But, as Marketplace’s David Gura reports, the markets are still not failsafe.
DAVID GURA: If there’s a problem with any of the capital markets, the whole system can fall apart. On May 6, when a big order came in all of a sudden, that happened. The computers couldn’t keep up with the volume. Investors got skittish. And, in just five minutes, the Dow fell almost ten percent.
JAMES ANGEL: When you events that make people doubt the structure and fairness of the market, people get concerned.
That’s James Angel, a professor at Georgetown University. He’s scheduled to testify later today, and he says people don’t understand how complicated the whole system is.
ANGEL: It is a complex network that consists of the exchanges, the brokers, the trading platforms, the technology vendors, the media companies —
The Dodd-Frank Act was supposed to overhaul financial regulation, to heal the whole financial body.

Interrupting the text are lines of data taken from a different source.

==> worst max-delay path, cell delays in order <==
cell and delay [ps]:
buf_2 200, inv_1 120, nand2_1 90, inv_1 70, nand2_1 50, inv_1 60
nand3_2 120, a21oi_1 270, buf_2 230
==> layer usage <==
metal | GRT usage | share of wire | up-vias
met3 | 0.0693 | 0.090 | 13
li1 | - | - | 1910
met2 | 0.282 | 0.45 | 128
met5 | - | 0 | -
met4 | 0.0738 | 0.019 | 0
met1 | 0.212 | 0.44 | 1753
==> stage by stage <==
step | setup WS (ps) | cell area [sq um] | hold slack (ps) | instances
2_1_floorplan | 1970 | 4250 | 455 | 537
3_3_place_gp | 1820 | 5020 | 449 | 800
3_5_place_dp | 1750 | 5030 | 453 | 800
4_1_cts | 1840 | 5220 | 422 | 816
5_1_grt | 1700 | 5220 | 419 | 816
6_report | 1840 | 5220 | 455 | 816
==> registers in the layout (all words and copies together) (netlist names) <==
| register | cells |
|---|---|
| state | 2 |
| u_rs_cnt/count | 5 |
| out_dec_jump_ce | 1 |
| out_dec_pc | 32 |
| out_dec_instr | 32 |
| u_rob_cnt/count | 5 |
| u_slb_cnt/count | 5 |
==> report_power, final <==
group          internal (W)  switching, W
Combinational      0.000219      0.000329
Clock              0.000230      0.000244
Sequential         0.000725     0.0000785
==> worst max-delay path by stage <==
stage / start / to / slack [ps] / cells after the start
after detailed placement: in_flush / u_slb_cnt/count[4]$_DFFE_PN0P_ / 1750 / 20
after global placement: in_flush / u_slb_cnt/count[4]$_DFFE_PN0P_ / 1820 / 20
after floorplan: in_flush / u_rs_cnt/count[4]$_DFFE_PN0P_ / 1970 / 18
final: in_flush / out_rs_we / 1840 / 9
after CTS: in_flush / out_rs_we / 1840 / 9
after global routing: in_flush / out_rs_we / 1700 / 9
$ cat config.mk
export PLATFORM = sky130hd
export DESIGN_NAME = umi_memtest
export DESIGN_NICKNAME = d
export VERILOG_FILES = /design/src/rtl/umi_memtest.sv
export SDC_FILE = /design/constraint.sdc
export NUM_CORES = 1
export LEC_CHECK = 0
export CELL_PAD_IN_SITES_DETAIL_PLACEMENT = 0
export CELL_PAD_IN_SITES_GLOBAL_PLACEMENT = 1
export CORE_MARGIN = 10
export CORE_UTILIZATION = 23
export DETAILED_ROUTE_END_ITERATION = 12
export PLACE_DENSITY_LB_ADDON = 0.2
export SLEW_MARGIN = 5
export SYNTH_ARGS = -nofsm -noshare
export SYNTH_HDL_FRONTEND = slang
export SYNTH_SLANG_ARGS = --single-unit
export TNS_END_PERCENT = 30
$ cat constraint.sdc
create_clock -name clk -period 6.37 [get_ports clk]
set_clock_uncertainty 0.2 [all_clocks]
set_input_delay 0.9555 -clock clk [delete_from_list [all_inputs] [get_ports clk]]
set_output_delay 0.9555 -clock clk [all_outputs]
set_load 0.005 [all_outputs]
$ cat src/rtl/umi_memtest.sv
// UMI memory self-test: writes a seeded pattern to NUM_WORDS words, reads each back and checks it.
// Optional response watchdog is enabled by defining UMI_MEMTEST_TIMEOUT_EN.
`timescale 1ns/1ps
module umi_memtest #(
   parameter int unsigned ADDR_WIDTH     = 8,
   parameter int unsigned DATA_WIDTH     = 32,
   parameter int unsigned NUM_WORDS      = 16,
   parameter logic [63:0] SRC_ADDR       = 64'h0000_0000_CAFE_0000,
   parameter logic [31:0] SEED           = 32'h0000_0001,
   parameter int unsigned TIMEOUT_CYCLES = 1024
) (
   input  logic                  clk,
   input  logic                  rst,
   input  logic                  start,
   input  logic [ADDR_WIDTH-1:0] base_addr,
   output logic [255:0]          umi_tx_packet,
   output logic                  umi_tx_valid,
   input  logic                  umi_tx_ready,
   input  logic [255:0]          umi_rx_packet,
   input  logic                  umi_rx_valid,
   output logic                  umi_rx_ready,
   output logic                  busy,
   output logic                  done,
   output logic                  pass,
   output logic [15:0]           err_count,
   output logic [ADDR_WIDTH-1:0] first_err_addr,
   output logic                  timeout
);

   // state   | meaning
   // IDLE    | waiting for start after reset
   // WRITE   | posting pattern word index to addr(index)
   // RD_REQ  | issuing read request for addr(index)
   // RD_WAIT | one read outstanding, accepting its response
   // DONE    | run complete, results held until next start

   // Packet layout: cmd[31:0] = {burst[27:20], options[19:12], size[11:8], opcode[7:0]},
   // dstaddr[95:32], srcaddr[159:96], data[255:160].
   localparam int unsigned DF_W = (DATA_WIDTH > 96) ? 96 : DATA_WIDTH;
   localparam logic [95:0] DATA_MASK = (96'(1) << DF_W) - 96'(1);
   localparam logic [7:0]  OP_WRITE_POSTED   = 8'h01;
   localparam logic [7:0]  OP_READ_REQUEST   = 8'h08;
   localparam logic [7:0]  OP_WRITE_RESPONSE = 8'h09;
   localparam logic [3:0]  CMD_SIZE = 4'($clog2(DATA_WIDTH / 8));
   localparam logic [ADDR_WIDTH-1:0] LAST_IDX = ADDR_WIDTH'(NUM_WORDS - 1);

   typedef enum logic [2:0] {IDLE, WRITE, RD_REQ, RD_WAIT, DONE} state_t;

   state_t                state, state_nx;
   logic [ADDR_WIDTH-1:0] index, base_q, addr_cur;
   logic                  tx_valid_c, rx_ready_c;
   logic                  run_start, idx_inc, idx_clr, rsp_take, tmr_load, to_fire;
   logic                  tmr_expired, last_idx, rsp_err;

   function automatic logic [95:0] pattern(input logic [ADDR_WIDTH-1:0] i);
      logic [31:0] p;
      logic [95:0] r;
      p = SEED ^ (32'(i) * 32'h9E37_79B9);
      r = '0;
      for (int b = 0; b < int'(DF_W); b++) r[b] = p[b % 32];
      return r;
   endfunction

   function automatic logic [255:0] pack(input logic [7:0] op, input logic [63:0] dst,
                                         input logic [95:0] data);
      logic [255:0] p;
      p          = '0;
      p[7:0]     = op;
      p[11:8]    = CMD_SIZE;
      p[95:32]   = dst;
      p[159:96]  = SRC_ADDR;
      p[255:160] = data;
      return p;
   endfunction

   assign addr_cur = base_q + index;
   assign last_idx = (index == LAST_IDX);

   assign rsp_err = (umi_rx_packet[7:0] != OP_WRITE_RESPONSE) ||
                    (umi_rx_packet[95:32] != SRC_ADDR) ||
                    (((umi_rx_packet[255:160] ^ pattern(index)) & DATA_MASK) != 96'd0);

   always_ff @(posedge clk) begin
      if (rst) state <= IDLE;
      else     state <= state_nx;
   end

   always_comb begin
      state_nx   = state;
      tx_valid_c = 1'b0;
      rx_ready_c = 1'b0;
      run_start  = 1'b0;
      idx_inc    = 1'b0;
      idx_clr    = 1'b0;
      rsp_take   = 1'b0;
      tmr_load   = 1'b0;
      to_fire    = 1'b0;
      case (state)
         IDLE, DONE: begin
            if (start) begin
               state_nx  = WRITE;
               run_start = 1'b1;
            end
         end
         WRITE: begin
            tx_valid_c = 1'b1;
            if (umi_tx_ready) begin
               if (last_idx) begin
                  state_nx = RD_REQ;
                  idx_clr  = 1'b1;
               end else begin
                  idx_inc = 1'b1;
               end
            end
         end
         RD_REQ: begin
            tx_valid_c = 1'b1;
            if (umi_tx_ready) begin
               state_nx = RD_WAIT;
               tmr_load = 1'b1;
            end
         end
         RD_WAIT: begin
            rx_ready_c = 1'b1;
            // a response landing on the expiry cycle still counts
            if (umi_rx_valid) begin
               rsp_take = 1'b1;
               if (last_idx) begin
                  state_nx = DONE;
               end else begin
                  state_nx = RD_REQ;
                  idx_inc  = 1'b1;
               end
            end else if (tmr_expired) begin
               to_fire  = 1'b1;
               state_nx = DONE;
            end
         end
         default: state_nx = IDLE;
      endcase
   end

   always_ff @(posedge clk) begin
      if (rst) begin
         index          <= '0;
         base_q         <= '0;
         err_count      <= '0;
         first_err_addr <= '0;
      end else begin
         if (run_start) begin
            index          <= '0;
            base_q         <= base_addr;
            err_count      <= '0;
            first_err_addr <= '0;
         end else if (idx_clr) begin
            index <= '0;
         end else if (idx_inc) begin
            index <= index + 1'b1;
         end
         if (rsp_take && rsp_err) begin
            if (err_count != 16'hFFFF) err_count <= err_count + 16'd1;
            if (err_count == 16'd0)    first_err_addr <= addr_cur;
         end
      end
   end

`ifdef UMI_MEMTEST_TIMEOUT_EN
   localparam int unsigned TMR_W = $clog2(TIMEOUT_CYCLES + 1);
   logic [TMR_W-1:0] tmr;
   logic             timeout_q;

   always_ff @(posedge clk) begin
      if (rst) begin
         tmr       <= '0;
         timeout_q <= 1'b0;
      end else begin
         if (tmr_load)                              tmr <= TMR_W'(TIMEOUT_CYCLES - 1);
         else if (state == RD_WAIT && tmr != '0)    tmr <= tmr - 1'b1;
         if (run_start)    timeout_q <= 1'b0;
         else if (to_fire) timeout_q <= 1'b1;
      end
   end

   assign tmr_expired = (tmr == '0);
   assign timeout     = timeout_q;
`else
   localparam int unsigned unused_timeout_cycles = TIMEOUT_CYCLES;
   logic unused_tmr;
   assign unused_tmr  = tmr_load ^ to_fire;
   assign tmr_expired = 1'b0;
   assign timeout     = 1'b0;
`endif

   assign umi_tx_valid  = tx_valid_c;
   assign umi_rx_ready  = rx_ready_c;
   assign umi_tx_packet = (state == WRITE)  ? pack(OP_WRITE_POSTED, 64'(addr_cur), pattern(index)) :
                          (state == RD_REQ) ? pack(OP_READ_REQUEST, 64'(addr_cur), 96'd0) :
                                              256'd0;
   assign busy = (state == WRITE) || (state == RD_REQ) || (state == RD_WAIT);
   assign done = (state == DONE);
   assign pass = (state == DONE) && (err_count == 16'd0) && !timeout;

endmodule

==> results.cfg <==
[run_status]
outcome = completed

[logic_synthesis]
synth_warnings = 0
synth-async-reset-ratio_pct = 0
synthCells = 1086
ys_seq_area_share_pct = 9.86
syn_avg_cell_area_sq_um = 8.04
ys_types = 73
synth-edff-count = 0
ys.flop_type = dfxtp_1
synthesis.area_sq_mm = 0.00873
ys_seq_elements = 43

[die]
initial_utilization_pct = 23.2
core_sq_mm = 0.0376
rows = 71
dieWidth_um = 215
die_y_um = 215
ios = 555
dieArea_sq_mm = 0.0462

[route]
drt_iter0_markers = 329
ant_nets = 0
wire_per_inst_um = 17.4
vias = 7782
avgViaCountPerCell = 4.20
firstDrtPassIters = 6
wl_um = 32300
drc = 0

[global_route]
met2_usage_pct = 22.3
busiest_layer = met2
grt_pass1_vias = 8198
grt_pass1_wl_um = 49000
grt_usage_pct = 13.2
use_met3_pct = 2.28
grt_max_degree = 38
antenna_found_initial = 2
grt_overflow = 0
grt_use_met1_pct = 18.0

[placed_design]
gp_congestion = 0.847
dp_hpwl_um = 27900
port_buffers = 199
place_area_sq_mm = 0.0110

[finish]
fill_cells = 4125
postLayoutCellArea_sq_mm = 0.0116
fin_nets = 1742
layout-drive-gt1-share_pct = 14.2
synthToLayoutAreaGrowth_pct = 32.4
final_cell_mix = 203 x conb_1, 192 x clkdlybuf4s50_1, 92 x buf_4
final_common_cell = conb_1

[sta]
setup_viol = 0
clock.fmax_mhz = 162
drv_slew = 0
post-route-period-util_pct = 96.6
worst_pin_slew_ps = 1070
min_period_ps = 6150
rsz0062_at_grt = true
tns_ps = 0
relSlewSlack_pct = 28.1
hold_viol = 0

[pwr]
ir_drop_uv = 85.2
power_mw = 0.936
pwr_density_cell_mw_per_mm2 = 81.0
cellLeakagePower_nw = 5.14

[worst_setup_path]
startpoint_type = register
required_ps = 5210
crit_type = register to primary output
end_kind = primary output
cp_max_fo = 6
cp.arrival_ps = 5000

[clocking]
insertion_delay_ps = 290
clock-root-buffer = clkbuf_16
cts_tree = done
cts_max_level = 2
cts_sinks = 43
cts.hold.buffers_added = 0
numCtsBuffers = 5
cts.clk_slew.worst_paths_ps = 70
clk_path_buf_depth = 2

[worst_hold_path]
min_path_type = register to register

[flow_run]
maxCapViolCount = 0
metrics by stage:
stage / instances / hold slack [ps] / setup WS, ps / util (%)
after floorplan: 1288 / 240 / 184 / -
after global placement: 1836 / 250 / -153 / 29.4
after detailed placement: 1836 / 254 / -161 / 29.4
after CTS: 1849 / 264 / 0.524 / 30.1
after global routing: 1852 / 283 / -55.5 / 30.7
final: 1853 / 261 / 216 / 30.8
worst paths after layout:
path                            startpoint  slack, ps                 end  cells past startpoint
worst max-delay path              index[5]        220  umi_tx_packet[188]                     17
worst min-delay path             base_q[5]        260           base_q[5]                      2
worst max register to register    index[6]        220   first_err_addr[3]                     23
worst min register to register   base_q[5]        260           base_q[5]                      2
final cells by class:
class,count,area [sq um],share of cell area (%)
multi-input cells,899,6760,58.5
repair buffers,297,2780,24.0
flip-flops and latches,43,876,7.58
well taps,511,639,5.53
inverters,94,353,3.05
clock buffers,5,125,1.08
clock inverters,3,25.0,0.217
diodes,1,2.50,0.0217
cell families (layout without fill, tap and decap cells):
group,after synthesis,after routing,share of synthesized area (%)
AO/OA/AOI/OAI,160,160,12.5
adder cells (fa/ha/maj),133,133,24.5
multiplexers,10,10,1.25
flip-flops,43,43,9.86
AND/OR/NAND/NOR,320,320,19.1
buffers and inverters,346,399,24.5
other,1,204,0.0429
XOR/XNOR,73,73,8.30
metal layers:
metal / vias to the layer above / share of wire [%]
li1: 3777 / -
met1: 3725 / 48
met2: 265 / 48
met3: 11 / 4.4
met4: 4 / 0.29
met5: - / 0.065
critical path: stages, from the launching register on:
cell and delay, ps:
dfxtp_2 340, fa_2 610, inv_1 60, fa_1 500, inv_2 70, fa_1 540
inv_1 60, fa_1 490, inv_1 40, ha_1 310, nand2_1 80, buf_4 150
or4b_2 640, o311ai_2 120, xnor2_1 220, buf_4 160, nor2_1 30, dlygate4sd2_1 270
repair_timing:
item / in CTS / in global routing
resized for setup: 30 / 52
pin swaps: 12 / 11
buffers inserted: 5 / 3
endpoints found under the setup margin: 13 / 36
where the power goes:
part           total, mW  switching, mW  internal [mW]
clock network      0.271          0.124          0.147
registers          0.279        0.00582          0.273
logic              0.386          0.198          0.187
total              0.936          0.328          0.608
synth_stat cells (4+ instances only):
cell type / instances / area, sq um
a211oi_1: 8 / 60.1
a21o_1: 6 / 45.0
a21oi_1: 46 / 230
a21oi_2: 8 / 70.1
a31oi_1: 6 / 37.5
and2_1: 13 / 81.3
and3_1: 6 / 37.5
buf_2: 10 / 50.1
buf_4: 215 / 1610
clkbuf_1: 23 / 86.3
dfxtp_1: 43 / 861
fa_1: 63 / 1260
ha_1: 70 / 876
inv_1: 94 / 353
mux2_2: 7 / 78.8
nand2_1: 60 / 225
nand2b_1: 7 / 43.8
nand3_1: 32 / 160
nand4_1: 33 / 206
nor2_1: 90 / 338
nor2b_1: 8 / 50.1
nor3_1: 16 / 80.1
nor3b_1: 9 / 67.6
nor4_1: 15 / 93.8
nor4b_1: 10 / 87.6
o211ai_1: 17 / 128
o21ai_0: 21 / 105
o21ai_1: 4 / 20.0
o21bai_1: 7 / 52.6
o22ai_1: 4 / 25.0
o311ai_0: 4 / 35.0
or3_1: 6 / 37.5
xnor2_1: 49 / 429
xnor3_1: 4 / 90.1
xor2_1: 18 / 158
state kept, by name, indices dropped and copies added (netlist names):
signal,count
base_q,8
err_count,16
first_err_addr,8
index,8
state,3
(Power assumes the default switching activity.)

Angel says it’s nothing more than “a pile of Band-Aids.”
ANGEL: It fixed a lot of the obvious problems we had in our financial markets, but it didn’t fit the fundamental fragmentation of our regulatory structure.
He’ll share the witness table with regulators today, including the chair of the SEC. Angel will tell the committee regulatory agencies need to cooperate more, or this year’s flash crash won’t be the last.
In Washington, I’m David Gura for Marketplace.